Jenny Liu | Software Engineer, Discovery
If you’ve ever heard someone mention “the Pinterest Rabbit Hole,” they’re likely referring to Related Pins, the ideas you see below a Pin you’ve tapped. Related Pins is a feed of content relevant to the closeup Pin and accounts for 40 percent of engagement on Pinterest. With such high usage, it’s critical these recommendations are as personal, relevant and useful as possible. We dug a bit further and found an opportunity to make Related Pins as fresh as possible, and ensure newer Pins — seven days old or less — were being shown more prominently when relevant.
The cold start problem
In the recommendations space, finding high quality, engaging, fresh content is known as the elusive “cold start” problem. When content is new, it often has little to no signal for the recommendation engine to work with, so the usual methods of candidate generation and ranking may not be as effective.
With Related Pins, the cold start problem is equally daunting.
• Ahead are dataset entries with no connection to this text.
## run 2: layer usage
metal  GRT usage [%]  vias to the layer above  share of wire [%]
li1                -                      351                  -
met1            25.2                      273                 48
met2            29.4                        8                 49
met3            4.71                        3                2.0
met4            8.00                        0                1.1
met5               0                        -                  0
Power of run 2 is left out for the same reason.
Most are generated from traversing Pixie, our graphed-based system for making personalized recommendations, followed by a ranking stage. In the Pixie stage, we start from the node of the closeup Pin and perform random walks across the graph. The Pin nodes visited during this process are recorded and sorted by visit count. Given that older content has had time to be discovered in the system and saved to more boards, older Pins are more well-connected in the graph. As a result, there’s a higher chance of traversing stale (older) Pins on the random walk.
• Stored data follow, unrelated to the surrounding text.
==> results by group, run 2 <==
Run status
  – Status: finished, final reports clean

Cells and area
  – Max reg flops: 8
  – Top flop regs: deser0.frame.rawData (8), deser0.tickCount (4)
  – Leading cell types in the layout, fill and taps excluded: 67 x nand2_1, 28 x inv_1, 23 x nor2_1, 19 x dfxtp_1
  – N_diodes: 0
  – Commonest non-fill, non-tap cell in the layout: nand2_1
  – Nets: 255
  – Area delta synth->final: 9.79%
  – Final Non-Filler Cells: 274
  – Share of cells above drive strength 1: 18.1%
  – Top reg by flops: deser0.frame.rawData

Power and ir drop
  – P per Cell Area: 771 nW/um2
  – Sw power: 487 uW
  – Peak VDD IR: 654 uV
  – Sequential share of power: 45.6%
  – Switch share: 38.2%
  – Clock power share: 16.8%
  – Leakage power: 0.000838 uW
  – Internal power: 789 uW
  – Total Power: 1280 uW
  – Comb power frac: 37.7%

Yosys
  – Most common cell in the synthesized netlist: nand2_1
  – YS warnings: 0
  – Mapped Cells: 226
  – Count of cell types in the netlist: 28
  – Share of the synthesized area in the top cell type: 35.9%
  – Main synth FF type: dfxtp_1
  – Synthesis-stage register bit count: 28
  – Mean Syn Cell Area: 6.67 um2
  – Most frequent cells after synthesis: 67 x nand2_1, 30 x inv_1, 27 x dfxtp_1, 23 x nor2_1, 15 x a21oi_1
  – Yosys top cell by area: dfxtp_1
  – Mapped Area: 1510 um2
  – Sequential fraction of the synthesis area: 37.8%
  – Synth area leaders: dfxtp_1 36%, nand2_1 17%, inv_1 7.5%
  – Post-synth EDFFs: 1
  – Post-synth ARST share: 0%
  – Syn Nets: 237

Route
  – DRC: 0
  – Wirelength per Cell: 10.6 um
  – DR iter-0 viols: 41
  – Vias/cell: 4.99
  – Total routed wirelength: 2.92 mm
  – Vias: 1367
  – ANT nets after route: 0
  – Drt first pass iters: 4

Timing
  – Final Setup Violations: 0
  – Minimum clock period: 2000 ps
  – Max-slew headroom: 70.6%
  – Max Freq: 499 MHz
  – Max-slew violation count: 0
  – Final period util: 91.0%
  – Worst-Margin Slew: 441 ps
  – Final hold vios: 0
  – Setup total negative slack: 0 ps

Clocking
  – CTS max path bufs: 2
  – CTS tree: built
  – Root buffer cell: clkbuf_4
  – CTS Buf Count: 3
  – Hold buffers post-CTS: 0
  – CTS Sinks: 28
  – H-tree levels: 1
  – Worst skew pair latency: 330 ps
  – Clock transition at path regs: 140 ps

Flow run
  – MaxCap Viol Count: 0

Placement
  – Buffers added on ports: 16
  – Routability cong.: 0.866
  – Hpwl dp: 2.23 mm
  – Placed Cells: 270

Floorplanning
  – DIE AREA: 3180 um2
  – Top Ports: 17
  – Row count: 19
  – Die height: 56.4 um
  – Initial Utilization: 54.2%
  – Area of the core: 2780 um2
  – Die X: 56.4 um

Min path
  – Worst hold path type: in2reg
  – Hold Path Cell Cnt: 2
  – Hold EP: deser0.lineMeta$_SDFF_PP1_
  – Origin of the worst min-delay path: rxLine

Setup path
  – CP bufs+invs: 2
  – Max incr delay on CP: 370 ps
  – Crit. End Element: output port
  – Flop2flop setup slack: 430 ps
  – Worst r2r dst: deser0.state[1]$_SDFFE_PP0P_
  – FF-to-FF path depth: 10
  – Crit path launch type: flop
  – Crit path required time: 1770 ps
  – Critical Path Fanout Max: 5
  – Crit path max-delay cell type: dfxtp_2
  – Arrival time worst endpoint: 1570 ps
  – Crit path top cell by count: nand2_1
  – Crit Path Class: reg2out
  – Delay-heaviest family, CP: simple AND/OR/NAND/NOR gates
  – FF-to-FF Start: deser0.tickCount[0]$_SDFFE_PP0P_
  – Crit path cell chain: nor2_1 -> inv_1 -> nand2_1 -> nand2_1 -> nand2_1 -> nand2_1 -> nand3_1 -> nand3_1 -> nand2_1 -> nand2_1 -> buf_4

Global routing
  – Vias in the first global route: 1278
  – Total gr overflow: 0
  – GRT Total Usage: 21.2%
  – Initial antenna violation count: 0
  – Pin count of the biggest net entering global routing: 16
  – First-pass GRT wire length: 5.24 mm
In the ranking stage, we use engagement data as positive signals to train our model. This creates a feedback loop where the older, yet evergreen Pins (that comprise most of the feed) continue to gather the most positive signal, while newer Pins gather less engagement data. During training, our model wasn’t able to determine what good quality, fresh Pins looked like. Over the past year, we’ve worked on addressing each of these issues.
Generating relevant fresh Pins
The first challenge we tackled was generating fresh Pins that were relevant to the closeup Pin (also known as the query Pin). We did this by using Pixie to fetch related boards instead of Pins. On the random walk, we kept track of which boards were visited and sorted them by visit count.
Then, we gathered the new Pins on each of those boards and used them as a new candidate set.
While this approach gave us some fresh Pins to work with, we wanted to improve coverage further.
The next method we tried was augmenting the existing Pixie graph with new nearest neighbors. We built a daily job that first fetches all Pins added to the system over the last seven days. Then, we use visual and text search to find and map relevant recommendations for each new Pin. This mapping is then inverted and uploaded to our Pixie server.
For each Pixie result Pin, we look at the mapping for a new neighbor. We keep a list of these fresh neighbors and sort them by how many times they surface. This final list is trimmed and returned as a second set of fresh candidates.
Blending fresh Pins into the ecosystem
Now that we have fresh candidate sets, we have to combine them with the broader results. Our model wasn’t trained on the newest Pins (which don’t have necessary metadata for ranking), so we started off with naive ratio blending. We inserted a new Pin every N slots in order to guarantee some freshness in our results. This evenly distributes fresh Pins in our result set so Pinners are more likely to see and engage with them. This was an easy initial solution to help gather more signal on new content.
The next step was to enable our model to rank fresh Pins. We did this by training a new model with data gathered from users who saw our fresh candidates. We also created a simplified form of metadata for fresh Pins that we could generate within seconds (rather than days).
With these new changes, we’re able to migrate from naive ratio blending to floor blending. With floor blending, we first ran the fresh candidate Pins through our ranker, and then merged them with the rest of the candidates by score. To guarantee at least some recency, we set a freshness threshold. In cases where fresh candidates are ranked low in a result set, we’d move them up to satisfy the threshold (if fresh candidates rank well in results, we may not need to make changes).
By generating relevant, fresh candidates, enabling our model to rank and intelligently blending them in result sets, we increased freshness in Related Pins by 1,400 percent, while keeping other engagement metrics neutral. This initiative will help our recommendations improve with time to show Pinners the most relevant and engaging content in areas they love most, like fashion, cooking, beauty and more.
Acknowledgements: This technology was built in collaboration with Stephanie Rogers, David Liu, Pong Eksombatchai, Connell Donaghy, Chao Ren, and Crystal Lee.